- _EXERCISE DIRECTIONS_
Search the listing below for the word "root", and copy every line in which it turns up.

════════════════════

==> run a: inputs <==
==> flow/design.v <==
`timescale 1ns / 1ps
module adder(
    input wire [7:0] in1,
    input wire [7:0] in2,
    input wire sub,  
    output wire [7:0] out
    );
    reg [7:0] tmp;
    wire s0,s1,s2,s3,s4,s5,s6,s7;
    wire co0,co1,co2,co3,co4,co5,co6,co7;
    fa f0(in1[0],in2[0],1'b0,s0,co0);
    fa f1(in1[1],in2[1],co0,s1,co1);
    fa f2(in1[2],in2[2],co1,s2,co2);
    fa f3(in1[3],in2[3],co2,s3,co3);
    fa f4(in1[4],in2[4],co3,s4,co4);
    fa f5(in1[5],in2[5],co4,s5,co5);
    fa f6(in1[6],in2[6],co5,s6,co6);
    fa f7(in1[7],in2[7],co6,s7,co7);  
    assign out = {s7,s6,s5,s4,s3,s2,s1,s0} + sub;
endmodule 
module fa( input A,
       input B,
       input CIN,
       output S,
       output COUT
       );
       assign S = A^B^CIN;
       assign COUT = (A&B) | (CIN&A) | (CIN&B);
endmodule
`timescale 1ns / 1ps
module multiplier(
    input wire [7:0] in1,
    input wire [7:0] in2,
    output wire [7:0] out 
    );
    wire [8:0] A_out1, A_out2, A_out3, A_out4, A_out5, A_out6, A_out7, A_out8;
    wire [7:0] Q_out1, Q_out2, Q_out3, Q_out4, Q_out5, Q_out6, Q_out7, Q_out8;
    wire q0_1, q0_2, q0_3, q0_4, q0_5, q0_6, q0_7, q0_8; 
    Booth B1 (
        9'h000,in1,in2,1'b0,
        A_out1,Q_out1,q0_1
        );
    Booth B2 (
        A_out1,in1,Q_out1,q0_1,
        A_out2,Q_out2,q0_2
        );
    Booth B3 (
        A_out2,in1,Q_out2,q0_2,
        A_out3,Q_out3,q0_3
        );
    Booth B4 (
        A_out3,in1,Q_out3,q0_3,
        A_out4,Q_out4,q0_4
        );
    Booth B5 (
        A_out4,in1,Q_out4,q0_4,
        A_out5,Q_out5,q0_5
        );
    Booth B6 (
        A_out5,in1,Q_out5,q0_5,
        A_out6,Q_out6,q0_6
        );
    Booth B7 (
        A_out6,in1,Q_out6,q0_6,
        A_out7,Q_out7,q0_7
        );
    Booth B8 (
        A_out7,in1,Q_out7,q0_7,
        A_out8,Q_out8,q0_8
        );
    assign out = A_out8[7:0];  
endmodule
module Booth(
    input [8:0] A_in,
    input [7:0] M,
    input [7:0] Q_in,
    input  q0,
    output reg [8:0] A_out,
    output reg [7:0] Q_out,
    output reg q0_out
    );
    wire [8:0] sum, diff;
    assign sum = A_in + {M[7], M};
    assign diff = A_in - {M[7], M};
    always@(A_in,Q_in,M,q0,sum,diff)
    begin
        case({Q_in[0],q0})
            2'b00,2'b11: {A_out, Q_out, q0_out} = {A_in[8], A_in, Q_in};
            2'b01: {A_out, Q_out, q0_out} = {sum[8], sum, Q_in};
            default: {A_out, Q_out, q0_out} = {diff[8], diff, Q_in};
        endcase
    end
endmodule
`timescale 1ns / 1ps
module register(
    input wire [7:0] din,
    input wire clk,
    input wire reset,
    input wire ld,
    output reg [7:0] data
    );
    always@(posedge clk or posedge reset)
    begin
        if(reset == 1)
            data <= 0;
        else if(ld == 1)
            data <= din;
    end
endmodule
`timescale 1ns / 1ps
module controller(
    input wire clk,
    input wire reset,
    output reg [3:0] state,
    output reg [9:0] load, mul_en, add1_en, add2_en, mul_read, add1_read, add2_read  
    );
    parameter [3:0] s1 = 4'b0000,
                    s2 = 4'b0001,
                    s3 = 4'b0011,
                    s4 = 4'b0010,
                    s5 = 4'b0110,
                    s6 = 4'b0111,
                    s7 = 4'b1111,
                    s8 = 4'b1110,
                    s9 = 4'b1010,
                    s10 = 4'b1011,
                    s11 = 4'b1001,
                    s12 = 4'b1000;
    reg not_first_flag;  
    always@(posedge clk or posedge reset)
    begin
        if(reset)
            begin
                state <= s1;
                not_first_flag <= 1'b0;
            end
        else
        begin
            if(state == s3)
                not_first_flag <= 1'b1;
            case(state)
                s1: state <= s2;
                s2: state <= s3;
                s3: state <= s4;
                s4: state <= s5;
                s5: state <= s6;
                s6: state <= s7;
                s7: state <= s8;
                s8: state <= s9;
                s9: state <= s10;
                s10: state <= s11;
                s11: state <= s12;
                s12: state <= s1;
                default: state <= s1;
            endcase
        end       
    end
    always@(*)
    begin
        load = 0;
        mul_en = 0;
        add1_en = 0;
        add2_en = 0;
        mul_read = 0;
        add1_read = 0;
        add2_read = 0;
        case(state)
            s1: 
                begin
                    load = 10'b0000000001;
                    if(not_first_flag)
                    begin
                        mul_en = 0; 
                        add1_en = 10'b1000001000; 
                        add2_en = 10'b0001000100; 
                        mul_read = 0; 
                        add1_read = 10'b0000000100;
                        add2_read = 0;
                    end
                end
            s2: 
                begin
                    load = 10'b0000000010;
                    if(not_first_flag)
                    begin
                        mul_en = 0; 
                        add1_en = 0; 
                        add2_en = 10'b0010001000; 
                        mul_read = 0; 
                        add1_read = 10'b0000001000;
                        add2_read = 0;
                    end
                end
            s3:
                begin
                    load = 10'b0000000100; 
                    mul_en = 0; 
                    add1_en = 0; 
                    add2_en = 0; 
                    mul_read = 0; 
                    add1_read = 0;
                    add2_read = 0;
                end
            s4:
                begin
                    load = 10'b0000001000;
                    mul_en = 0;
                    add1_en = 0; 
                    add2_en = 0; 
                    mul_read = 0;
                    add1_read = 0;
                    add2_read = 0;
                end
            s5:
                begin
                    load = 10'b0000010000;
                    mul_en = 0;
                    add1_en = 0; 
                    add2_en = 0; 
                    mul_read = 0;
                    add1_read = 0;
                    add2_read = 0;
                end
            s6:
                begin
                    load = 10'b0000100000;
                    mul_en = 10'b0000010001;  
                    add1_en = 0; 
                    add2_en = 0; 
                    mul_read = 0;
                    add1_read = 0;
                    add2_read = 0;
                end
            s7:
                begin
                    load = 10'b0001000000;
                    mul_en = 10'b0000100010;  
                    add1_en = 0; 
                    add2_en = 0; 
                    mul_read = 10'b0000000001;  
                    add1_read = 0;
                    add2_read = 0;
                end
            s8:
                begin
                    load = 10'b0010000000;  
                    mul_en = 10'b0001000100;  
                    add1_en = 0; 
                    add2_en = 0; 
                    mul_read = 10'b0000000010;  
                    add1_read = 0;
                    add2_read = 0;
                end
            s9:
                begin
                    load = 10'b0100000000;  
                    mul_en = 10'b0010001000;  
                    add1_en = 0; 
                    add2_en = 0; 
                    mul_read = 10'b0000000100;  
                    add1_read = 0;
                    add2_read = 0;
                end
            s10:
                begin
                    load = 10'b1000000000;  
                    mul_en = 0; 
                    add1_en = 10'b0100000001; 
                    add2_en = 0; 
                    mul_read = 10'b0000001000;  
                    add1_read = 0;
                    add2_read = 0;
                end
            s11:
                begin
                    load = 10'b0100000000;  
                    mul_en = 0; 
                    add1_en = 10'b1000000010; 
                    add2_en = 10'b0000010001; 
                    mul_read = 0; 
                    add1_read = 10'b0000000001;
                    add2_read = 0;
                end
            s12:
                begin
                    load = 10'b1000000000;  
                    mul_en = 0; 
                    add1_en = 10'b0100000100; 
                    add2_en = 10'b0000100010; 
                    mul_read = 0; 
                    add1_read = 10'b0000000010;
                    add2_read = 0;
                end
            default: 
                load = 0;
        endcase
    end
endmodule
`timescale 1ns / 1ps
module datapath(
    input wire clk,
    input wire reset,
    input wire [3:0] state,
    input wire [7:0] next_in,
    input wire [9:0] load, mul_en, add1_en, add2_en, mul_read, add1_read, add2_read,  
    output wire [7:0] r1,r2,r3,r4,r5,r6,r7,r8,r9,r10,  
    output reg [7:0] f
    );
    parameter [3:0] s1 = 4'b0000,
                    s2 = 4'b0001,
                    s3 = 4'b0011,
                    s4 = 4'b0010,
                    s5 = 4'b0110,
                    s6 = 4'b0111,
                    s7 = 4'b1111,
                    s8 = 4'b1110,
                    s9 = 4'b1010,
                    s10 = 4'b1011,
                    s11 = 4'b1001,
                    s12 = 4'b1000;
    wire [7:0] sum1,sum2,prod;  
    reg [7:0] add11,add12,add21,add22,mul1,mul2;
    reg not_first_flag;  
    adder A1(add11,add12,1'b0,sum1);  
    adder A2(add21,~add22,1'b1,sum2);  
    multiplier M1(mul1,mul2,prod);
    register reg1((load[0]) ? next_in : (mul_read[0]) ? prod : (add1_read[0]) ? sum1 : (add2_read[0]) ? sum2 : 8'b0,
        clk,reset,
        load[0] || mul_read[0] || add1_read[0] || add2_read[0],
        r1);
    register reg2((load[1]) ? next_in : (mul_read[1]) ? prod : (add1_read[1]) ? sum1 : (add2_read[1]) ? sum2 : 8'b0,
        clk,reset,
        load[1] || mul_read[1] || add1_read[1] || add2_read[1],
        r2);
    register reg3((load[2]) ? next_in : (mul_read[2]) ? prod : (add1_read[2]) ? sum1 : (add2_read[2]) ? sum2 : 8'b0,
        clk,reset,
        load[2] || mul_read[2] || add1_read[2] || add2_read[2],
        r3);
    register reg4((load[3]) ? next_in : (mul_read[3]) ? prod : (add1_read[3]) ? sum1 : (add2_read[3]) ? sum2 : 8'b0,
        clk,reset,
        load[3] || mul_read[3] || add1_read[3] || add2_read[3],
        r4);
    register reg5((load[4]) ? next_in : (mul_read[4]) ? prod : (add1_read[4]) ? sum1 : (add2_read[4]) ? sum2 : 8'b0,
        clk,reset,
        load[4] || mul_read[4] || add1_read[4] || add2_read[4],
        r5);
    register reg6((load[5]) ? next_in : (mul_read[5]) ? prod : (add1_read[5]) ? sum1 : (add2_read[5]) ? sum2 : 8'b0,
        clk,reset,
        load[5] || mul_read[5] || add1_read[5] || add2_read[5],
        r6);
    register reg7((load[6]) ? next_in : (mul_read[6]) ? prod : (add1_read[6]) ? sum1 : (add2_read[6]) ? sum2 : 8'b0,
        clk,reset,
        load[6] || mul_read[6] || add1_read[6] || add2_read[6],
        r7);
    register reg8((load[7]) ? next_in : (mul_read[7]) ? prod : (add1_read[7]) ? sum1 : (add2_read[7]) ? sum2 : 8'b0,
        clk,reset,
        load[7] || mul_read[7] || add1_read[7] || add2_read[7],
        r8);
    register reg9((load[8]) ? next_in : (mul_read[8]) ? prod : (add1_read[8]) ? sum1 : (add2_read[8]) ? sum2 : 8'b0,
        clk,reset,
        load[8] || mul_read[8] || add1_read[8] || add2_read[8],
        r9);
    register reg10((load[9]) ? next_in : (mul_read[9]) ? prod : (add1_read[9]) ? sum1 : (add2_read[9]) ? sum2 : 8'b0,
        clk,reset,
        load[9] || mul_read[9] || add1_read[9] || add2_read[9],
        r10);
    always@(posedge clk or posedge reset)
    begin
        if(reset)
        begin
            f <= 0;     
            not_first_flag <= 1'b0;
        end
        else
        begin
            case(state)
                s1, s2, s3:
                    if(not_first_flag)
                        f <= sum2;
                s4:
                    not_first_flag <= 1'b1;
                s12:
                    f <= sum2;
                default: ;
            endcase
        end
    end
    always@(posedge clk)
    begin
        case(state)
            s1:
                begin
                    if(not_first_flag)
                    begin
                        add11 <= r4;
                        add12 <= r10;
                        add21 <= sum1;
                        add22 <= r7;
                    end
                end
            s2:
                begin
                    if(not_first_flag)
                    begin
                        add21 <= sum1;
                        add22 <= r8;
                    end
                end
            s6:  
                begin
                    mul1 <= r1;
                    mul2 <= r5;
                end
            s7:  
                begin
                    mul1 <= r2;
                    mul2 <= r6;
                end
            s8:  
                begin
                    mul1 <= r3;
                    mul2 <= r7;
                end
            s9:  
                begin
                    mul1 <= r4;
                    mul2 <= r8;
                end
            s10:  
                begin
                    add11 <= r1;
                    add12 <= r9;
                end
            s11:  
                begin
                    add11 <= r2;
                    add12 <= r10;
                    add21 <= sum1;
                    add22 <= r5;
                end
            s12:  
                begin
                    add11 <= r3;
                    add12 <= r9;
                    add21 <= sum1;
                    add22 <= r6;
                end
            default: ;
        endcase
    end
endmodule
`timescale 1ns / 1ps
module top(
    input wire clk,
    input wire reset,
    input wire [7:0] next_in,
    output wire [7:0] f
    );
    wire [7:0] r1,r2,r3,r4,r5,r6,r7,r8,r9,r10;  
    wire [9:0] load, mul_en, add1_en, add2_en, mul_read, add1_read, add2_read;
    wire [3:0] state;
    controller C1(
        clk,
        reset,
        state,
        load, mul_en, add1_en, add2_en, mul_read, add1_read, add2_read  
    );
    datapath DP1(
        clk,
        reset,
        state,
        next_in,
        load, mul_en, add1_en, add2_en, mul_read, add1_read, add2_read,  
        r1,r2,r3,r4,r5,r6,r7,r8,r9,r10,  
        f
    );
endmodule
==> flow/run.sh <==
#!/bin/bash
# the make line also repeats each setting of config.mk as NAME=value (left out here)
make -C /OpenROAD-flow-scripts/flow DESIGN_CONFIG=/design/flow/config.mk WORK_HOME=/design/flow/orfs CLKGATE_MAP_FILE= finish
==> flow/config.mk <==
export PLATFORM = sky130hd
export DESIGN_NAME = top
export DESIGN_NICKNAME = top
export VERILOG_FILES = /design/flow/design.v
export SDC_FILE = /design/flow/constraint.sdc
export NUM_CORES = 4
export LEC_CHECK = 0
export ABC_AREA = 1
export CAP_MARGIN = 20
export CORE_MARGIN = 2
export CORE_UTILIZATION = 72
export PLACE_DENSITY_LB_ADDON = 0.02
export SLEW_MARGIN = 20
export TNS_END_PERCENT = 10
==> flow/constraint.sdc <==
create_clock -name core_clock -period 7.55 [get_ports {clk}]
set_input_delay 1.5100 -clock core_clock [delete_from_list [all_inputs] [get_ports {clk}]]
set_output_delay 1.5100 -clock core_clock [all_outputs]
set_load 0.01 [all_outputs]
==> run b (differences from run a) <==
--- a/flow/config.mk
+++ b/flow/config.mk
@@ -7,8 +7,10 @@
 export LEC_CHECK = 0
-export ABC_AREA = 1
 export CAP_MARGIN = 20
+export CELL_PAD_IN_SITES_GLOBAL_PLACEMENT = 1
 export CORE_MARGIN = 2
 export CORE_UTILIZATION = 72
-export PLACE_DENSITY_LB_ADDON = 0.02
+export CTS_CLUSTER_DIAMETER = 54
+export CTS_CLUSTER_SIZE = 61
+export PLACE_DENSITY_LB_ADDON = 0.03
+export SETUP_SLACK_MARGIN = 1.86
 export SLEW_MARGIN = 20
-export TNS_END_PERCENT = 10
==> flow/constraint.sdc (replaced) <==
create_clock -name core_clock -period 6.27 [get_ports {clk}]
set_input_delay 1.2540 -clock core_clock [delete_from_list [all_inputs] [get_ports {clk}]]
set_output_delay 1.2540 -clock core_clock [all_outputs]
set_load 0.01 [all_outputs]
==> run c (differences from run a) <==
--- a/flow/config.mk
+++ b/flow/config.mk
@@ -7,8 +7,5 @@
 export LEC_CHECK = 0
-export ABC_AREA = 1
 export CAP_MARGIN = 20
 export CORE_MARGIN = 2
-export CORE_UTILIZATION = 72
-export PLACE_DENSITY_LB_ADDON = 0.02
+export CORE_UTILIZATION = 58
 export SLEW_MARGIN = 20
-export TNS_END_PERCENT = 10
==> flow/constraint.sdc (replaced) <==
create_clock -name core_clock -period 6.43 [get_ports {clk}]
set_input_delay 1.2860 -clock core_clock [delete_from_list [all_inputs] [get_ports {clk}]]
set_output_delay 1.2860 -clock core_clock [all_outputs]
set_load 0.01 [all_outputs]
==> qor summary <==
	run b	run c	run a
Number of gates resized after CTS	-	55	74
Area share, top type	20.0%	20.0%	19.9%
Combined area of all synthesized cells	0.0118 sq mm	0.0118 sq mm	0.0118 sq mm
Die H	132 microns	147 microns	132 microns
Adder-Cell Fraction of Synth Area	9.91%	9.91%	9.90%
Die area	0.0174 sq mm	0.0215 sq mm	0.0174 sq mm
Post-Synth AOI/OAI Area	19.3%	19.3%	13.4%
Maximum level of the CTS H-tree	-	4	4
GP Congestion	-	0.931	0.984
I/O Buffers	-	17	17
Multiplexer area fraction after synthesis	8.25%	8.25%	0.0848%
Pre-CTS setup slack	-	-4.19 ns	-0.975 ns
Maximum root-to-sink buffer count	-	2	2
Die boundary width	132 microns	147 microns	132 microns
Status	aborted with a tool error	failed layout checks	aborted with a tool error
Last stage reached	global placement without I/O	-	global routing
Reasons for failing layout checks	-	negative setup slack	-
Sequential cell area fraction in the yosys report	32.2%	32.2%	32.1%
AND/OR/NAND/NOR Cells, Area Fraction	16.8%	16.8%	34.2%
Yosys chip area	0.0118 sq mm	0.0118 sq mm	0.0118 sq mm
Cell count after placement	-	1757	2034
Ys cells	1286	1286	1657
Clock root buffer	-	sky130_fd_sc_hd__clkbuf_16	sky130_fd_sc_hd__clkbuf_16
CTS Hold Bufs	-	0	0
Synth Instances	1286	1286	1657
Number of buffers inserted during clock tree synthesis	-	17	17
Average cell area after synthesis	9.17 sq um	9.17 sq um	7.12 sq um
Placed inst area	-	0.0142 sq mm	0.0137 sq mm
Clk sink count	-	142	142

════════════════════

- _YOUR RESPONSE_
Maximum root-to-sink buffer count	-	2	2
Clock root buffer	-	sky130_fd_sc_hd__clkbuf_16	sky130_fd_sc_hd__clkbuf_16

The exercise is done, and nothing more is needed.